A pandemia de gripe espanhola, que ocorreu entre 1918 e 1920, foi responsável por um número estimado de 50 a 100 milhões de mortes globais. Diferentemente das cepas de gripe sazonal, este vírus afetava severamente adultos jovens e saudáveis, levando à falência respiratória rápida. A compreensão sobre o vírus permaneceu limitada devido à fragilidade de seu material genético (RNA), mais suscetível à degradação do que o DNA, e às complicações causadas pelo armazenamento em formalina, que dificulta a análise genética.
A equipe liderada por Verena Schünemann desenvolveu um protocolo inédito para sequenciar RNA degradado. A amostra chave, proveniente do pulmão de um jovem de 18 anos que morreu em Zurique em 15 de julho de 1918, evitou os efeitos destrutivos da formalina por ter sido preservada em uma coleção anatômica. A análise genética desta amostra permitiu a reconstrução inédita do genoma completo de uma cepa da primeira onda.
Os resultados desafiaram a crença anterior de que as mutações mais agressivas surgiram no outono de 1918, durante a segunda onda. O estudo demonstra que várias mutações críticas já estavam presentes em julho de 1918. Duas dessas mutações permitiram ao vírus evadir a proteína antiviral humana MxA, uma defesa natural contra vírus aviários. Outra mutação alterou a proteína hemaglutinina, facilitando a entrada do vírus nas células humanas, um mecanismo semelhante ao observado com o SARS-CoV-2. Essas adaptações, ativas já na primeira onda, conferiram ao vírus uma vantagem evolutiva significativa, permitindo sua rápida disseminação e o aumento da virulência.

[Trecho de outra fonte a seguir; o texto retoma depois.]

==> config.mk <==
export PLATFORM = sky130hd
export DESIGN_NAME = sysclk_ctrl
export DESIGN_NICKNAME = d
export VERILOG_FILES = /design/src/rtl/clkctl_pkg.sv /design/src/rtl/clkctl_regs.sv /design/src/rtl/clkctl_fsm.sv /design/src/rtl/clkctl_div.sv /design/src/rtl/sysclk_ctrl.sv
export SDC_FILE = /design/constraint.sdc
export NUM_CORES = 1
export LEC_CHECK = 0
export ABC_AREA = 1
export CORE_ASPECT_RATIO = 0.75
export CORE_MARGIN = 2
export CORE_UTILIZATION = 30
export DETAILED_ROUTE_END_ITERATION = 6
export GPL_TIMING_DRIVEN = 0
export SYNTH_ARGS = -nofsm -noshare
export SYNTH_HDL_FRONTEND = slang
export SYNTH_HIERARCHICAL = 1
export SYNTH_SLANG_ARGS = --single-unit
==> constraint.sdc <==
create_clock -name clk -period 2 [get_ports clk]
set_input_delay 0.5 -clock clk [delete_from_list [all_inputs] [get_ports clk]]
set_output_delay 0.5 -clock clk [all_outputs]
set_load 0.1 [all_outputs]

Este avanço remodela a compreensão sobre a evolução de vírus pandêmicos, sugerindo que vírus podem adquirir mutações chave muito cedo, determinando seu impacto em larga escala. Isso implica que futuras pandemias podem se tornar perigosas antes que seus efeitos generalizados sejam aparentes. A pesquisa, publicada na BMC Biology, também indica que amostras históricas bem preservadas podem revelar segredos sobre outros patógenos antigos. Ao analisar como o vírus de 1918 se adaptou aos humanos nas semanas iniciais, os pesquisadores visam prever melhor a evolução de futuros vírus com potencial pandêmico, antecipar picos de virulência e orientar políticas de saúde pública e estratégias de vacinação.
Verena Schünemann destacou que a reconstrução do genoma viral de 1918 na Suíça "abre novas perspectivas sobre as dinâmicas de adaptação do vírus na Europa no início da pandemia", ressaltando o poder da pesquisa arqueogenética no enfrentamento de desafios contemporâneos de saúde pública.